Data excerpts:
Source: an optimization exercise on an open RTL-to-GDS flow (aim: small area, a short achievable clock period and few clock cycles per item). Production flows keep margins and buffers that such runs may drop.
Where RTL was checked, it was by simulation tests only, not by an equivalence proof against the original.
Power figures rest on the tool's default switching activity, not on a simulated workload.

## MedianFilter
module MedianFilter(
    input reset,
    input enable,
    input CLK,
    input Nxt_block_sig,
    input [7:0]height,
    input [7:0]width,
    input [8:0]data,
    output [8:0]data_out,
    output [15:0]index,
    output [7:0]addr_x0,
    output [7:0]addr_y0,
    output [7:0]gdata,
    output Gvector_sig,
    output reg swmv
    );
For scale: about 160 flip-flops, roughly 80 I/O pins, ~11000 um2 of cells after synthesis.
export LEC_CHECK = 0
export CAP_MARGIN = 20
export CORE_MARGIN = 2
export CORE_UTILIZATION = 40
export PLACE_DENSITY = 0.6
export SLEW_MARGIN = 20
create_clock -name core_clock -period 11.0 [get_ports {CLK}]
standard.sh (not shown) runs the stock make flow with config.mk's settings and CLKGATE_MAP_FILE= SYNTH_SCRIPT=/design/flow/synth_recipe.tcl, a recipe that flattens the netlist after the stock synthesis.
==> flow/flow/run.sh <==
#!/bin/bash
set -euo pipefail
bash standard.sh "BUFFER_PORTS_ARGS=-buffer_cell sky130_fd_sc_hd__buf_4" SETUP_SLACK_MARGIN=7.7 finish > standard_flow.log 2>&1
The first run ran to the end with no violations.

:: Exercise goal ::
What you return must match the data line for line.

:: Answer to this task ::
Source: an optimization exercise on an open RTL-to-GDS flow (aim: small area, a short achievable clock period and few clock cycles per item). Production flows keep margins and buffers that such runs may drop.
Where RTL was checked, it was by simulation tests only, not by an equivalence proof against the original.
Power figures rest on the tool's default switching activity, not on a simulated workload.

## MedianFilter
module MedianFilter(
    input reset,
    input enable,
    input CLK,
    input Nxt_block_sig,
    input [7:0]height,
    input [7:0]width,
    input [8:0]data,
    output [8:0]data_out,
    output [15:0]index,
    output [7:0]addr_x0,
    output [7:0]addr_y0,
    output [7:0]gdata,
    output Gvector_sig,
    output reg swmv
    );
For scale: about 160 flip-flops, roughly 80 I/O pins, ~11000 um2 of cells after synthesis.
export LEC_CHECK = 0
export CAP_MARGIN = 20
export CORE_MARGIN = 2
export CORE_UTILIZATION = 40
export PLACE_DENSITY = 0.6
export SLEW_MARGIN = 20
create_clock -name core_clock -period 11.0 [get_ports {CLK}]
standard.sh (not shown) runs the stock make flow with config.mk's settings and CLKGATE_MAP_FILE= SYNTH_SCRIPT=/design/flow/synth_recipe.tcl, a recipe that flattens the netlist after the stock synthesis.
==> flow/flow/run.sh <==
#!/bin/bash
set -euo pipefail
bash standard.sh "BUFFER_PORTS_ARGS=-buffer_cell sky130_fd_sc_hd__buf_4" SETUP_SLACK_MARGIN=7.7 finish > standard_flow.log 2>&1
The first run ran to the end with no violations.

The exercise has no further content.